The Jewish Agency for Palestine was officially created in 1929. Its name comes from the text of the 1922 British mandate calling for "a Jewish agency." It became the Jewish Agency for Israel after 1948. In 1929, the organization was opened to non-Zionist Jewish groups and also became the executive arm of the World Zionist Organization. Numerous non-Zionist personalities, including Albert Einstein and Leon Blum, belonged to the Jewish Agency. Created while Palestine was under British mandate, the JAI cooperated with the British administration to find solutions to the problems of Jewish immigration.

In the 1930s the agency supervised the transfer of Jewish capital from Germany to Palestine, as well as the immigration—both legal and illegal—of thousands of European Jews. But faced with restrictive measures regarding the immigration of the Jews into Palestine, the executive committee of the Jewish Agency decided, in 1939, to harden its position regarding British authority. In May 1941, in the context of the war against Nazi Germany, the Jewish Agency and Haganah decided to create the PALMACH (Hebrew acronym for "shock brigades"), some of which would be merged into the Jewish Brigade of the British Army and would participate in combat against the German Army. At the end of January 1943, faced with the persecutions of the European Jews of Central Europe, the Jewish Agency created a "Rescue Committee," directed by Yitzhak Gruenbaum, to help Jews leave their country to go to a neutral one or to Palestine.

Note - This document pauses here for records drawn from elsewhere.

**src/rtl/ro_sweep_ctrl.sv**
```systemverilog
// ro_sweep_ctrl: ring-oscillator tap sweep sequencer.
// Steps the ring clock-select code from lo to hi. For each tap it waits a settle
// period, then counts synchronised rising edges of osc_in over a fixed window,
// and hands each count out on a valid/ready result port.
// Optional min/max tracking is compiled in when RO_SWEEP_MINMAX_EN is defined.
module ro_sweep_ctrl #(
    parameter int GATE_CYCLES   = 1024,
    parameter int SETTLE_CYCLES = 16,
    parameter int CNT_W         = 16,
    parameter int SYNC_STAGES   = 2
) (
    input  logic             clk,
    input  logic             reset_n,
    input  logic             start,
    input  logic             continuous,
    input  logic             abort,
    input  logic [3:0]       tap_first,
    input  logic [3:0]       tap_last,
    input  logic             osc_in,
    output logic [3:0]       clksel_out,
    output logic             busy,
    output logic             res_valid,
    input  logic             res_ready,
    output logic [3:0]       res_tap,
    output logic [CNT_W-1:0] res_count,
    output logic             res_overflow,
`ifdef RO_SWEEP_MINMAX_EN
    output logic [3:0]       min_tap,
    output logic [3:0]       max_tap,
    output logic [CNT_W-1:0] min_count,
    output logic [CNT_W-1:0] max_count,
`endif
    output logic             done
);

    localparam int MAXC = (GATE_CYCLES > SETTLE_CYCLES) ? GATE_CYCLES : SETTLE_CYCLES;
    localparam int TW   = (MAXC > 1) ? $clog2(MAXC) : 1;
    localparam logic [TW-1:0]    SETTLE_LAST = TW'(SETTLE_CYCLES - 1);
    localparam logic [TW-1:0]    GATE_LAST   = TW'(GATE_CYCLES - 1);
    localparam logic [CNT_W-1:0] CNT_MAX     = {CNT_W{1'b1}};

    typedef enum logic [1:0] {S_IDLE, S_SETTLE, S_MEASURE, S_REPORT} state_t;

    state_t                 state_reg, state_next;
    logic [SYNC_STAGES-1:0] sync_reg;
    logic                   sync_out;
    logic                   prev_reg, prev_next;
    logic [3:0]             lo_reg, lo_next, hi_reg, hi_next, cur_reg, cur_next;
    logic [TW-1:0]          timer_reg, timer_next;
    logic [CNT_W-1:0]       count_reg, count_next, count_upd;
    logic                   ovf_reg, ovf_next, ovf_upd;
    logic                   res_valid_reg, res_valid_next;
    logic [3:0]             res_tap_reg, res_tap_next;
    logic [CNT_W-1:0]       res_count_reg, res_count_next;
    logic                   res_ovf_reg, res_ovf_next;
    logic                   done_reg, done_next;
    logic [3:0]             clksel_reg, clksel_next;
    logic [3:0]             lo_c, hi_c;
    logic                   edge_det;
`ifdef RO_SWEEP_MINMAX_EN
    logic [3:0]             min_tap_reg, min_tap_next, max_tap_reg, max_tap_next;
    logic [CNT_W-1:0]       min_count_reg, min_count_next, max_count_reg, max_count_next;
    logic                   mm_first_reg, mm_first_next;
`endif

    assign sync_out = sync_reg[SYNC_STAGES-1];

    // Synchroniser shift chain bringing the asynchronous oscillator into clk.
    always_ff @(posedge clk or negedge reset_n) begin
        if (!reset_n) begin
            sync_reg <= '0;
        end else begin
            sync_reg <= {sync_reg[SYNC_STAGES-2:0], osc_in};
        end
    end

    // State and datapath registers.
    always_ff @(posedge clk or negedge reset_n) begin
        if (!reset_n) begin
            state_reg     <= S_IDLE;
            prev_reg      <= 1'b0;
            lo_reg        <= '0;
            hi_reg        <= '0;
            cur_reg       <= '0;
            timer_reg     <= '0;
            count_reg     <= '0;
            ovf_reg       <= 1'b0;
            res_valid_reg <= 1'b0;
            res_tap_reg   <= '0;
            res_count_reg <= '0;
            res_ovf_reg   <= 1'b0;
            done_reg      <= 1'b0;
            clksel_reg    <= '0;
`ifdef RO_SWEEP_MINMAX_EN
            min_tap_reg   <= '0;
            max_tap_reg   <= '0;
            min_count_reg <= '0;
            max_count_reg <= '0;
            mm_first_reg  <= 1'b0;
`endif
        end else begin
            state_reg     <= state_next;
            prev_reg      <= prev_next;
            lo_reg        <= lo_next;
            hi_reg        <= hi_next;
            cur_reg       <= cur_next;
            timer_reg     <= timer_next;
            count_reg     <= count_next;
            ovf_reg       <= ovf_next;
            res_valid_reg <= res_valid_next;
            res_tap_reg   <= res_tap_next;
            res_count_reg <= res_count_next;
            res_ovf_reg   <= res_ovf_next;
            done_reg      <= done_next;
            clksel_reg    <= clksel_next;
`ifdef RO_SWEEP_MINMAX_EN
            min_tap_reg   <= min_tap_next;
            max_tap_reg   <= max_tap_next;
            min_count_reg <= min_count_next;
            max_count_reg <= max_count_next;
            mm_first_reg  <= mm_first_next;
`endif
        end
    end

    // Next-state, counting and result logic; abort overrides every transition.
    always_comb begin
        state_next     = state_reg;
        prev_next      = prev_reg;
        lo_next        = lo_reg;
        hi_next        = hi_reg;
        cur_next       = cur_reg;
        timer_next     = timer_reg;
        count_next     = count_reg;
        ovf_next       = ovf_reg;
        res_valid_next = res_valid_reg;
        res_tap_next   = res_tap_reg;
        res_count_next = res_count_reg;
        res_ovf_next   = res_ovf_reg;
        done_next      = 1'b0;
`ifdef RO_SWEEP_MINMAX_EN
        min_tap_next   = min_tap_reg;
        max_tap_next   = max_tap_reg;
        min_count_next = min_count_reg;
        max_count_next = max_count_reg;
        mm_first_next  = mm_first_reg;
`endif

        // Codes 0 and 1 are plain clk, so the sweep never goes below 2.
        lo_c = (tap_first < 4'd2) ? 4'd2 : tap_first;
        hi_c = (tap_last < lo_c) ? lo_c : tap_last;

        // Saturating edge count; overflow marks an edge lost to saturation.
        edge_det  = sync_out & ~prev_reg;
        count_upd = count_reg;
        ovf_upd   = ovf_reg;
        if (edge_det) begin
            if (count_reg == CNT_MAX) begin
                ovf_upd = 1'b1;
            end else begin
                count_upd = count_reg + CNT_W'(1);
            end
        end

        if (abort) begin
            state_next     = S_IDLE;
            res_valid_next = 1'b0;
            timer_next     = '0;
        end else begin
            case (state_reg)
                S_IDLE: begin
                    if (start) begin
                        lo_next    = lo_c;
                        hi_next    = hi_c;
                        cur_next   = lo_c;
                        timer_next = '0;
                        state_next = S_SETTLE;
`ifdef RO_SWEEP_MINMAX_EN
                        min_tap_next   = '0;
                        max_tap_next   = '0;
                        min_count_next = '0;
                        max_count_next = '0;
                        mm_first_next  = 1'b1;
`endif
                    end
                end
                S_SETTLE: begin
                    // Track the oscillator so the window does not open on a false edge.
                    prev_next  = sync_out;
                    count_next = '0;
                    ovf_next   = 1'b0;
                    if (timer_reg == SETTLE_LAST) begin
                        timer_next = '0;
                        state_next = S_MEASURE;
                    end else begin
                        timer_next = timer_reg + TW'(1);
                    end
                end
                S_MEASURE: begin
                    prev_next  = sync_out;
                    count_next = count_upd;
                    ovf_next   = ovf_upd;
                    if (timer_reg == GATE_LAST) begin
                        timer_next     = '0;
                        res_tap_next   = cur_reg;
                        res_count_next = count_upd;
                        res_ovf_next   = ovf_upd;
                        res_valid_next = 1'b1;
                        state_next     = S_REPORT;
                    end else begin
                        timer_next = timer_reg + TW'(1);
                    end
                end
                S_REPORT: begin
                    if (res_valid_reg && res_ready) begin
                        res_valid_next = 1'b0;
`ifdef RO_SWEEP_MINMAX_EN
                        if (mm_first_reg || (res_count_reg < min_count_reg)) begin
                            min_count_next = res_count_reg;
                            min_tap_next   = res_tap_reg;
                        end
                        if (mm_first_reg || (res_count_reg > max_count_reg)) begin
                            max_count_next = res_count_reg;
                            max_tap_next   = res_tap_reg;
                        end
                        mm_first_next = 1'b0;
`endif
                        if (cur_reg < hi_reg) begin
                            cur_next   = cur_reg + 4'd1;
                            state_next = S_SETTLE;
                        end else if (continuous) begin
                            cur_next   = lo_reg;
                            state_next = S_SETTLE;
                        end else begin
                            done_next  = 1'b1;
                            state_next = S_IDLE;
                        end
                    end
                end
                default: begin
                    state_next = S_IDLE;
                end
            endcase
        end

        // The ring runs only while a sweep is active.
        clksel_next = (state_next == S_IDLE) ? 4'd0 : cur_next;
    end

    assign busy         = (state_reg != S_IDLE);
    assign clksel_out   = clksel_reg;
    assign res_valid    = res_valid_reg;
    assign res_tap      = res_tap_reg;
    assign res_count    = res_count_reg;
    assign res_overflow = res_ovf_reg;
    assign done         = done_reg;
`ifdef RO_SWEEP_MINMAX_EN
    assign min_tap      = min_tap_reg;
    assign max_tap      = max_tap_reg;
    assign min_count    = min_count_reg;
    assign max_count    = max_count_reg;
`endif

endmodule

```
**config.mk**
```make
export PLATFORM = sky130hd
export DESIGN_NAME = ro_sweep_ctrl
export DESIGN_NICKNAME = d
export VERILOG_FILES = /design/src/rtl/ro_sweep_ctrl.sv
export SDC_FILE = /design/constraint.sdc
export NUM_CORES = 1
export LEC_CHECK = 0
export CORE_MARGIN = 2
export CORE_UTILIZATION = 57
export CTS_CLUSTER_DIAMETER = 100
export CTS_CLUSTER_SIZE = 25
export DETAILED_ROUTE_END_ITERATION = 8
export PLACE_DENSITY = 0.8
export SETUP_SLACK_MARGIN = 0.1
export SYNTH_ARGS = -nofsm -noshare
export SYNTH_HDL_FRONTEND = slang
export SYNTH_SLANG_ARGS = --single-unit
```
**constraint.sdc**
```tcl
create_clock -name clk -period 2.13 [get_ports clk]
set_clock_uncertainty 0.05 [all_clocks]
set_input_delay 0.426 -clock clk [delete_from_list [all_inputs] [get_ports clk]]
set_output_delay 0.426 -clock clk [all_outputs]
set_load 0.01 [all_outputs]
```
==> impl_metrics.toml <==
[run_status]
status = "finished clean"

[global_routing]
grt_max_degree = 30
top_usage_layer = "met2"
overflow = 0
grtUsageMet1_pct = 35.4
globalRouteMet3Util_pct = 3.58
grt_util_all_layers_pct = 27.0
use_met2_pct = 45.5
grt_pass1_wl_um = 16400
grt_pass1_vias = 3644
antenna_found_initial = 0

[routing]
drc = 0
num_vias = 3757
ant_nets = 0
drt_wl_total_um = 9900
drtPass1Iterations = 5
vias_per_cell = 5.87
first_iter_violations = 244
post_drt_wl_per_cell_um = 15.5

[synth]
synth_top_area_share_pct = 44.2
ys_warn_count = 0
yosys.area.top_type = "dfrtp_1"
synth-edff-count = 0
syn_inst = 454
syn-num-nets = 482
syn_area_um2 = 4020
ys_seq_area_share_pct = 44.2
yosysMostFrequentCell = "dfrtp_1"
ys_ff_latch = 71
synthTopCellsByCount = "71 x dfrtp_1, 68 x nand2_1, 42 x nor2_1"
netlist_top_cells_area = "dfrtp_1 44%, nand2_1 6.3%, ha_1 4.0%"
synth_flop_cell = "dfrtp_1"
async_flop_share_pct = 100
syn_area_per_cell_um2 = 8.86
synth_cell_types = 61

[flow_run]
maxCapViolCount = 0

[critical_path]
cp_data_required_time_ps = 2340
arrival_ps = 2250
start_kind = "register"
worstPathMaxFanout = 6
cp-end-kind = "register"
crit_type = "register to register"
cp_slowest_cell = "dfrtp_1"
slowest_delay_ps = 360
cp_cell_sequence = "inv_1 > ha_1 > o21ai_2 > nor2b_1 > buf_4 > o41ai_2 > a311oi_2 > nor2_2 > a31oi_1"

[placed_design]
port_buffers = 42
dpl.hpwl_um = 7130
place_congestion = 0.904
place_inst = 616

[clocking]
htree_levels = 3
cts_made_buffers = 9
cts_sinks = 71
clockBufferDepth = 2
ctsRootBufferMaster = "clkbuf_8"
cts_tree = "built"
path_clk_slew_ps = 80
clock_latency_ps = 350

[timing]
setup_violations = 0
min_period_ps = 2040
period_share_pct = 96.0
tightest_slew_ps = 427
max_slew_margin_pct = 71.2
slew_violations = 0
clock.fmax_mhz = 489
hold_violations = 0
rsz0062_at_grt = "yes"

[power]
p_seq_share_pct = 32.3
total_power_w = 0.00521
switching_share_pct = 36.6
p_int_w = 0.00330
p_clk_share_pct = 24.9
power_density_nw_per_um2 = 991
combPwrFrac_pct = 42.9
power_switching_w = 0.00191
leakage_nw = 2.29
peakVddDrop_mv = 0.673

[layout]
final_cells = 640
drive_above_1_share_pct = 21.1
antenna_cells = 0
syn_to_final_growth_pct = 30.8
final_nets = 567

[floorplan]
die_x_um = 88.0
fp.dieH_um = 88.0
rows = 30
initial_core_util_pct = 59.2
die_area_um2 = 7740
core-area_um2 = 6790
boundaryPins = 43

[min_path]
hp-class = "register to register"
[per-stage QoR]
step / instance area, um^2 / worst slack (ps) / TNS (ps) / util, % / hold WS [ps]
after detailed placement: 4820 / -342 / -915 / 70.9 / 286
after floorplan: 4020 / 158 / 0 / - / 80.4
final: 5260 / 86.0 / 0 / 77.4 / 303
after global routing: 5260 / 2.97 / 0 / 77.4 / 326
after global placement: 4820 / -142 / -257 / 70.9 / 282
after CTS: 5130 / 70.3 / 0 / 75.5 / 305
[power groups by stage]
stage | clock [W] | combinational [W] | sequential (W)
floorplan | 0 | 0.00115 | 0.00173
global placement | 0 | 0.00189 | 0.00170
detailed placement | 0 | 0.00195 | 0.00172
CTS | 0.00132 | 0.00207 | 0.00168
global route | 0.00137 | 0.00246 | 0.00171
finish | 0.00130 | 0.00224 | 0.00168
[worst paths after layout]
path	end	slack, ps	cells after the start	start
min reg2reg	sync_reg[1]$_DFF_PN0_	300	0	sync_reg[0]$_DFF_PN0_
min in group asynchronous	state_reg[0]$_DFF_PN0_	470	2	reset_n
max in group asynchronous	count_reg[14]$_DFFE_PN0P_	960	3	reset_n
max	clksel_out[2]$_DFF_PN0_	90	9	hi_reg[2]$_DFFE_PN0P_
min	sync_reg[1]$_DFF_PN0_	300	0	sync_reg[0]$_DFF_PN0_
max reg2reg	clksel_out[2]$_DFF_PN0_	90	9	hi_reg[2]$_DFFE_PN0P_
[what timing repair did]
action,CTS,global route
hold endpoints to repair,11,0
pin swaps,3,12
hold buffers,1,0
setup buffers,2,5
gates resized for setup,15,25
endpoints found under the setup margin,22,44
[logic make-up (layout without fill, tap and decap cells)]
| logic type | Yosys count | count (layout) | share of synthesized area [%] |
|---|---|---|---|
| adders and majority gates | 13 | 13 | 4.04 |
| and+or+nand+nor | 189 | 189 | 23.0 |
| DFF | 71 | 71 | 44.2 |
| muxes | 12 | 12 | 3.08 |
| AOI/OAI and AO/OA | 116 | 116 | 18.2 |
| buffers and inverters | 39 | 129 | 4.45 |
| xor gates and xnor gates | 14 | 14 | 3.05 |
[worst max-delay path: cells and delay by family, from the launching register on]
family                   cells  cell delay, ps
buffers and inverters        2             230
AND/OR/NAND/NOR              2             280
adder cells (fa/ha/maj)      1             300
AO/OA/AOI/OAI                4             740
flip-flops                   1             360
[placed cells by master, fill, tap and decap left out, types with 4 or more instances in the layout]
cell	count
and3_1	6
buf_4	52
mux2i_1	9
dfrtp_1	70
ha_1	10
xor2_1	6
nand2_1	67
a21oi_1	20
nor3_2	6
nor2b_1	6
nor3_1	5
xnor2_1	8
nor2_1	39
inv_1	14
o21ai_1	15
o22ai_1	4
o21ai_0	29
clkbuf_8	9
nand4_1	7
clkdlybuf4s50_1	39
nand3_1	14
a31oi_1	6
o31ai_1	4
nand2b_1	7
and2_1	4
[cell type report]
type	count	area [um^2]
Sequential cell	71	1780
Inverter	16	60.1
Tap cell	96	120
Multi-Input combinational cell	344	2210
Clock buffer	11	131
Clock inverter	5	106
Timing Repair Buffer	97	857
Fill cell	478	1530
[layer usage]
metal	vias to the layer above	routed length (um)
li1	1786	-
met1	1818	4380
met2	134	4880
met3	19	441
met4	0	193
met5	-	0
Power figures use the tool's default switching activity.
==> edit 1, RTL diff (same settings) <==
Add a define of `RO_SWEEP_MINMAX_EN`.
--- a/src/rtl/ro_sweep_ctrl.sv
+++ b/src/rtl/ro_sweep_ctrl.sv
@@ -3,6 +3,8 @@
 // period, then counts synchronised rising edges of osc_in over a fixed window,
 // and hands each count out on a valid/ready result port.
 // Optional min/max tracking is compiled in when RO_SWEEP_MINMAX_EN is defined.
+`define RO_SWEEP_MINMAX_EN
+
 module ro_sweep_ctrl #(
     parameter int GATE_CYCLES   = 1024,
     parameter int SETTLE_CYCLES = 16,
Function (old outputs only; new: max_count, max_tap, min_count and min_tap): kept (Yosys induction, for registers that start in step).
==> edit 1 against the original RTL <==
The flow now finishes with violations (negative setup slack). Worst setup slack got worse by 0.49 ns. Final cell count rose by 61%. Synthesized cell count rose by 46%. Global-route usage rose by 9.1 points. Fmax fell by 19%. Wire length rose by 130%. Final area rose by 80%. Synthesized area rose by 59%. Sequential share of layout area fell by 4.1 points. Sequential cell count rose by 41. Count of clock-buffer cells in the layout fell by 1. Total power rose by 69%.
==> edit 1: results (changes against the original RTL) <==
- The flow ran to the end, but the final reports show violations.
- The checks that failed: negative setup slack.
- The worst-margin pin slew came to 0.504 ns (+0.0775 ns).
- The fraction of final layout cells with drive strength greater than 1 is 0.343 (+0.132).
- The highest ir drop seen on vdd is 0.852 mV (+27%).
- The routability-driven placement congestion ratio was 0.915 (+1.2%).
- In the post-synthesis netlist, the biggest area contributors are sky130_fd_sc_hd__dfrtp_1 (44%), sky130_fd_sc_hd__ha_1 (8.6%), sky130_fd_sc_hd__mux2_1 (7.7%).
- The final setup violation count is 44 (+44).
- The path type of the worst min-delay path is reg2reg.
- The sequential-to-total area share from yosys stat came to 0.438 (-0.00415).
- The area share of fa/ha/maj cells after synthesis was 0.0860 (+0.0455).
- The aggregate negative setup slack is -13.15 ns (-13.15 ns).
- The placed wire-length estimate after detailed placement is 13600 um (+91%).
- The violation count after the first detailed-route iteration was 581 (+140%).
- The area of placed instances is 0.00844 mm2 (+75%).
- The net count of the finished layout is 947 (+67%).
- Counting instances in the post-synthesis netlist gives the leading cell types as sky130_fd_sc_hd__dfrtp_1 (112), sky130_fd_sc_hd__nor2_1 (55), sky130_fd_sc_hd__nand2_1 (53).
- The count of mapped cells out of synthesis is 665 (+46%).
- The share of synthesized area spent on multiplexers is 0.104 (+0.0735).
- The final worst slack is -0.400 ns (-0.486 ns).
- The overall global routing resource usage is 0.361 (+0.0910).
- The detailed-route wire length per cell is 21.8 um (+41%).
- The count of pins over their slew limit is 0 (unchanged).
- The count of clock tree sinks came to 112 (+58%).
- The number of port buffers is 82 (+95%).
- The maximum level of the CTS H-tree is 3 (unchanged).
- The maximum number of pins on one net before global-route repair came to 53 (+77%).
- The number of distinct library cells after synthesis is 57 (-6.6%).
- The xor and xnor fraction of the mapped netlist area came to 0.0191 (-0.0113).
- The placed cell count is 991 (+61%).
- The leakage dissipation is 4.34 nW (+89%).
- The arrival time of data at the critical path endpoint is 2.77 ns (+0.52 ns).
- The wire length after detailed routing is 22500 um (+130%).
- The latest clock arrival within the worst-skew pair is 0.40 ns (+0.05 ns).
- The number of global-route vias before repair came to 6267 (+72%).
- The net count after synthesis is 724 (+50%).
- The post-CTS clock slew at the launch and capture registers of the worst setup and hold paths came to 0.10 ns (+0.02 ns).
- The worst setup timing slack at the placement stage is -0.441 ns (-0.0988 ns).
- The per-cell via count in the routed design came to 6.07 (+3.4%).
- The length in cells of the worst reg-to-reg path was 10 (+1).
- The maximum clock path buffer count is 2 (unchanged).
- The root buffer cell is sky130_fd_sc_hd__clkbuf_8.
- The first-pass GRT wire length is 32800 um (+100%).
- The fraction of the mapped netlist area in compound gates is 0.136 (-0.0462).
[edit 1: changes by cell type after synthesis, sizes merged, moves of 6 or more]
cell / unedited run / this run
nand4: 9 / 16
mux2i: 9 / 15
nand2: 68 / 53
mux2: 3 / 46
and2: 4 / 24
inv: 16 / 49
ha: 13 / 44
nor2: 44 / 55
a21oi: 21 / 41
dfrtp: 71 / 112
[edit 1: area by class of cell]
type                       count  area, um2
multi-input combinational    472       3930
clock buffer                  10        138
inverter                      49        186
clock inverter                 4       70.1
tap                          140        175
timing repair buffer         244       2160
sequential                   112       2810
fill                         513       1410
[edit 1: timing repair]
action,4_1_cts,5_1_grt
pin swaps,5,17
hold buffers,1,0
setup buffers,7,17
gates resized for setup,87,60
setup endpoints to repair,63,93
cloned,2,0
endpoints found under the hold margin,31,0
[edit 1: critical path, stage by stage, from the launching register on]
cell and delay (ns):
sky130_fd_sc_hd__dfrtp_1 0.37, sky130_fd_sc_hd__inv_1 0.09, sky130_fd_sc_hd__ha_4 0.28, sky130_fd_sc_hd__nand4_1 0.16, sky130_fd_sc_hd__buf_4 0.19, sky130_fd_sc_hd__nor2_1 0.13, sky130_fd_sc_hd__o21ai_0 0.14, sky130_fd_sc_hd__a221oi_2 0.32
sky130_fd_sc_hd__buf_4 0.22, sky130_fd_sc_hd__buf_8 0.16, sky130_fd_sc_hd__mux2_4 0.32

In December 1946, approving the positions of the Jewish Agency, the Twenty-Second Zionist Congress designated David Ben-Gurion to head a defense committee. After the creation of the State of Israel in May 1948, the Jewish Agency concentrated its activities on immigration and the integration of the masses of new immigrants. In 1954 the Israeli government and the executive committee of the World Zionist Organization confirmed the role of the Jewish Agency for immigration into Israel. The Jewish Agency also organizes the rescue of Diaspora Jews in danger and retains some authority regarding agricultural resettlement. It spends a large portion of its budget on educational and cultural activities related to its mission of increasing the commitment of world Jewry to the State of Israel.